I’ve said this before and I’ll say it again. I think that having one day off a week is not enough. If it really worked out that I only worked two sessions each day out of a morning, an afternoon and an evening, one day off a week would still not be enough. I’ve worked different shift patterns in my career, and the 0830-1700 Monday to Friday as well, but I’ve never spent 2 years working as hard as I do now. And I wasn’t particularly a slacker in my former life, although I did observe boundaries about going home and not working long hours.
I’ve just had six days off after Easter. I spent three of those in bed trying to get over lurgy, two running around in search of school uniform, children’s shoes, and doing domestic chores. Which leaves today, with not great weather, remains of lurgy, and the knowledge that I’m back on tomorrow for four services – but no preaching. My energy levels are not what they should be.
I have to find a better way to work and to relax, to get my energy levels up and to function. I have no desire to end up in a lunatic asylum or a nursing home. But the Church seems hellbent on tearing itself apart over who can and can’t be the best Christian leaders, without noticing this fundamental organisational flaw.

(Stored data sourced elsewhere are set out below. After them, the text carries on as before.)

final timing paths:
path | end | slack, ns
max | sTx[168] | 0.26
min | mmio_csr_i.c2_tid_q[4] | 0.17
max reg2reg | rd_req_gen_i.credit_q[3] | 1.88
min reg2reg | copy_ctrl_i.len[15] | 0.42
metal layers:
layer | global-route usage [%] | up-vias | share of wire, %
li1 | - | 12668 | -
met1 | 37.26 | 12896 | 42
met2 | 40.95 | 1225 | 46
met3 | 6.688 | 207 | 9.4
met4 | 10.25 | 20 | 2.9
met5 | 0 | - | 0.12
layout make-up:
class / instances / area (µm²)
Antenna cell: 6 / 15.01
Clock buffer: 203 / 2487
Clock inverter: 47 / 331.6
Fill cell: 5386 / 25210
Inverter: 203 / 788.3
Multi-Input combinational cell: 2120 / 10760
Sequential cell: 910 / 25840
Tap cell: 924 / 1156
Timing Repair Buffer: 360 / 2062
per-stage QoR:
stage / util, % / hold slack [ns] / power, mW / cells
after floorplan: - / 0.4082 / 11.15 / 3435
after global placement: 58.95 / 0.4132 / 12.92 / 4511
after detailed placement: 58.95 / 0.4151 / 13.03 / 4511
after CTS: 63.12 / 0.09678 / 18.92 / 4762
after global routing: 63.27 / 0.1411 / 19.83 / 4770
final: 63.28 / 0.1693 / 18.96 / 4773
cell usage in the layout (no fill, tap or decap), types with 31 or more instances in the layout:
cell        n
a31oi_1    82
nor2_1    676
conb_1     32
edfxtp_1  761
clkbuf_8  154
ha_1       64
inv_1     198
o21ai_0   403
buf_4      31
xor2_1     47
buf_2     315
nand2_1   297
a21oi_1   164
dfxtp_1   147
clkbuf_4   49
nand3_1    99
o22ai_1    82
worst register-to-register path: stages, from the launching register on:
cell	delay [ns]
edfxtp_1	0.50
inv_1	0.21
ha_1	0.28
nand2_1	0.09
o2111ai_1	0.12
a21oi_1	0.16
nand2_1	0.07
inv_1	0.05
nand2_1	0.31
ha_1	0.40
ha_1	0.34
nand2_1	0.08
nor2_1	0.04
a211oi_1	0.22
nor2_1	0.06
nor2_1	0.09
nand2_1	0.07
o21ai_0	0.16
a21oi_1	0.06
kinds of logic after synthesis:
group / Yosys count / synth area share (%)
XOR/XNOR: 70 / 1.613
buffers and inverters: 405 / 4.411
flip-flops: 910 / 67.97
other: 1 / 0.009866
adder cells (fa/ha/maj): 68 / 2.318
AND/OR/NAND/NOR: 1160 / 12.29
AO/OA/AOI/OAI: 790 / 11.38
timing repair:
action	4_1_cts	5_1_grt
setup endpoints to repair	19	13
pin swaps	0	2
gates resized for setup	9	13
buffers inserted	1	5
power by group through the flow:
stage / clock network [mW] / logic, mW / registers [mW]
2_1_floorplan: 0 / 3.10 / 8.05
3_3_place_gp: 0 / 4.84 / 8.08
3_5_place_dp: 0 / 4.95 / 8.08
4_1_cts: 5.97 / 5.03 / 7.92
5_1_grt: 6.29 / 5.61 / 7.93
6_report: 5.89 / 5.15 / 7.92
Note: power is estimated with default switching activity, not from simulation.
## config.mk

```make
export PLATFORM = sky130hd
export DESIGN_NAME = mrelbp_ci_r6
export DESIGN_NICKNAME = d
export VERILOG_FILES = /design/src/common/mrelbp_cfg_pkg.sv /design/src/common/mrelbp_types_pkg.sv /design/src/mrelbp_ci/ci_scan_ctrl.sv /design/src/mrelbp_ci/ci_threshold.sv /design/src/mrelbp_ci/column_adder.sv /design/src/mrelbp_ci/mrelbp_ci_r6.sv /design/src/mrelbp_ci/window_accumulator.sv
export SDC_FILE = /design/constraint.sdc
export NUM_CORES = 1
export LEC_CHECK = 0
export ABC_AREA = 1
export BUFFER_PORTS_ARGS = -buffer_cell sky130_fd_sc_hd__buf_2
export CAP_MARGIN = 30
export CELL_PAD_IN_SITES_DETAIL_PLACEMENT = 1
export CELL_PAD_IN_SITES_GLOBAL_PLACEMENT = 1
export CORE_MARGIN = 2
export CORE_UTILIZATION = 49
export CTS_CLUSTER_SIZE = 40
export DETAILED_ROUTE_END_ITERATION = 10
export GPL_TIMING_DRIVEN = 1
export PLACE_DENSITY = 0.85
export SLEW_MARGIN = 10
export SYNTH_ARGS = -nofsm -noshare
export SYNTH_HDL_FRONTEND = slang
export SYNTH_HIERARCHICAL = 1
export SYNTH_SLANG_ARGS = --single-unit
```

## constraint.sdc

```tcl
create_clock -name clk -period 7.5 [get_ports clk]
set_input_delay 0.375 -clock clk [delete_from_list [all_inputs] [get_ports clk]]
set_output_delay 0.375 -clock clk [all_outputs]
set_load 0.05 [all_outputs]
```
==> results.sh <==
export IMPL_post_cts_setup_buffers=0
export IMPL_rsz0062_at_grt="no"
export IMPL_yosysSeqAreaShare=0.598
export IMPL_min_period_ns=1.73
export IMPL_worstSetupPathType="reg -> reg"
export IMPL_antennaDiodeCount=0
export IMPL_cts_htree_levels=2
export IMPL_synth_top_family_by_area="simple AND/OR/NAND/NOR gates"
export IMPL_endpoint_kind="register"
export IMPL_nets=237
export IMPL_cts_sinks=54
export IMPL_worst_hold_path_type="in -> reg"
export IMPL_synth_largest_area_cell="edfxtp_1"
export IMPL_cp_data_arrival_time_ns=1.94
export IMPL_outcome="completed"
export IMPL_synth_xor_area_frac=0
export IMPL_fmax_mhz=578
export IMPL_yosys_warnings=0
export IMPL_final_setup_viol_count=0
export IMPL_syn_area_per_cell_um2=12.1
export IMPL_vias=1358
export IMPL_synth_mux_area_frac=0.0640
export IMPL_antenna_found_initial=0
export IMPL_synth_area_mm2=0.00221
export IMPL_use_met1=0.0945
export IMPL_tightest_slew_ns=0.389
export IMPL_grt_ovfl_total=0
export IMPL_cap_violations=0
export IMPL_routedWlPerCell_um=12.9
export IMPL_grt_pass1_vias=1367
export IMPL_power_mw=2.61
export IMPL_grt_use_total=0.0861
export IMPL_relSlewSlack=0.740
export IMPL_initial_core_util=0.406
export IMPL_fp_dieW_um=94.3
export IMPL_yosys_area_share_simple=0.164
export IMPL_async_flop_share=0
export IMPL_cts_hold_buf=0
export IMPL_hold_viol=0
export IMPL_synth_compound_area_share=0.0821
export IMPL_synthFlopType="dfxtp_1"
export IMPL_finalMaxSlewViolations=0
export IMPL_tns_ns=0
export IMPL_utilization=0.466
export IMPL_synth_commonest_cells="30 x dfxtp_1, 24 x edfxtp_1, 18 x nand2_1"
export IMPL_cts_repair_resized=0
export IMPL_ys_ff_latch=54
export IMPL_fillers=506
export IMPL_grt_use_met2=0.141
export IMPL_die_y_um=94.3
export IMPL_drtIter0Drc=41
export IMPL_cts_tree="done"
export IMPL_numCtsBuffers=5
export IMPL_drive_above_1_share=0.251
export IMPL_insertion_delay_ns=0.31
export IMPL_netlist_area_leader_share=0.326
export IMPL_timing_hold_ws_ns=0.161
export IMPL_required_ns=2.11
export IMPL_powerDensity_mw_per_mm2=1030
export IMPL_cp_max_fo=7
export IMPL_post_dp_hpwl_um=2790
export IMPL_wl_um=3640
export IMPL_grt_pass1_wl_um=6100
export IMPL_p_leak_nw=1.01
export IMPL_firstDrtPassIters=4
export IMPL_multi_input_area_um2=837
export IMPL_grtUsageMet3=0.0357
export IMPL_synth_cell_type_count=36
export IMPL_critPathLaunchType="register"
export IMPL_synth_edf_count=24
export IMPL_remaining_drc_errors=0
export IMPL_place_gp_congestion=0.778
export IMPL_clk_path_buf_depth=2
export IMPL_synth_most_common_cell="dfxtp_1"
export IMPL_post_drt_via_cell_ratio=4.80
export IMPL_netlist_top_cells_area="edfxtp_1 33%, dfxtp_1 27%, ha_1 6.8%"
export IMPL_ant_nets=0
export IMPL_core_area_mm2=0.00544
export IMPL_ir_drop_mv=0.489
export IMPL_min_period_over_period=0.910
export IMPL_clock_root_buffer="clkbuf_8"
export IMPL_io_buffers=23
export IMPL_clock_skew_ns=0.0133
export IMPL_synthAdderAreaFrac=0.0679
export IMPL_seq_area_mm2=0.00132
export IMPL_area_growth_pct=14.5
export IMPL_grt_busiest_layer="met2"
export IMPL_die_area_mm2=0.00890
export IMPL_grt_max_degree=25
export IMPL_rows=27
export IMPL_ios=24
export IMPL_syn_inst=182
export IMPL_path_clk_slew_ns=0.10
### config.mk
export PLATFORM = sky130hd
export DESIGN_NAME = bram_controller
export DESIGN_NICKNAME = d
export VERILOG_FILES = /design/src/common/bram_ctrl_pkg.sv /design/src/common/mem_req_if.sv /design/src/rtl/axi_lite_front.sv /design/src/rtl/access_arbiter.sv /design/src/rtl/bram_sequencer.sv /design/src/rtl/bram_controller.sv
export VERILOG_INCLUDE_DIRS = /design/src /design/src/common
export SDC_FILE = /design/constraint.sdc
export NUM_CORES = 1
export LEC_CHECK = 0
export BUFFER_PORTS_ARGS = -buffer_cell sky130_fd_sc_hd__buf_2
export CORE_MARGIN = 5
export CORE_UTILIZATION = 50
export CTS_CLUSTER_SIZE = 14
export DETAILED_ROUTE_END_ITERATION = 8
export PLACE_DENSITY = 0.76
export SLEW_MARGIN = 30
export SYNTH_ARGS = -nofsm -noshare
export SYNTH_HDL_FRONTEND = slang
export SYNTH_SLANG_ARGS = --single-unit
### constraint.sdc
create_clock -name clk -period 13.4 [get_ports clk]
set_input_delay 1.34 -clock clk [delete_from_list [all_inputs] [get_ports clk]]
set_output_delay 1.34 -clock clk [all_outputs]
set_load 0.1 [all_outputs]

If I spent my days drifting gently about writing sermons and chatting to people in the street, then the one day off might work. If I could get a lot of my chores done during my working week, then that would make life easier. So I think I need some Easter Resolutions
1. Working from home means that keeping my home environment safe and clean is part of work. So do it and count it as work.
2. If I burn out that doesn’t help anyone. So take the recovery time I need. If necessary call it Quiet Time, Retreat Time, whatever makes it acceptable to the Church.
3. Keep the art of saying No. Some Curates have been discussing when it is acceptable to break into family holidays for pastoral reasons. I might swap a day off about if it doesn’t affect my family, but I wouldn’t break into a holiday. My family will remember if I let them down. Forever. A funeral family won’t be able to remember my name in a year’s time.
4. Remember that I am in charge of my working day. If I work myself to a frazzle, that is not the fault of my Training Incumbent (who does his best to ensure I lead a balanced life), or of the parish, or of anyone apart from me.
Can anyone think of any other strategies that lead to a better balance?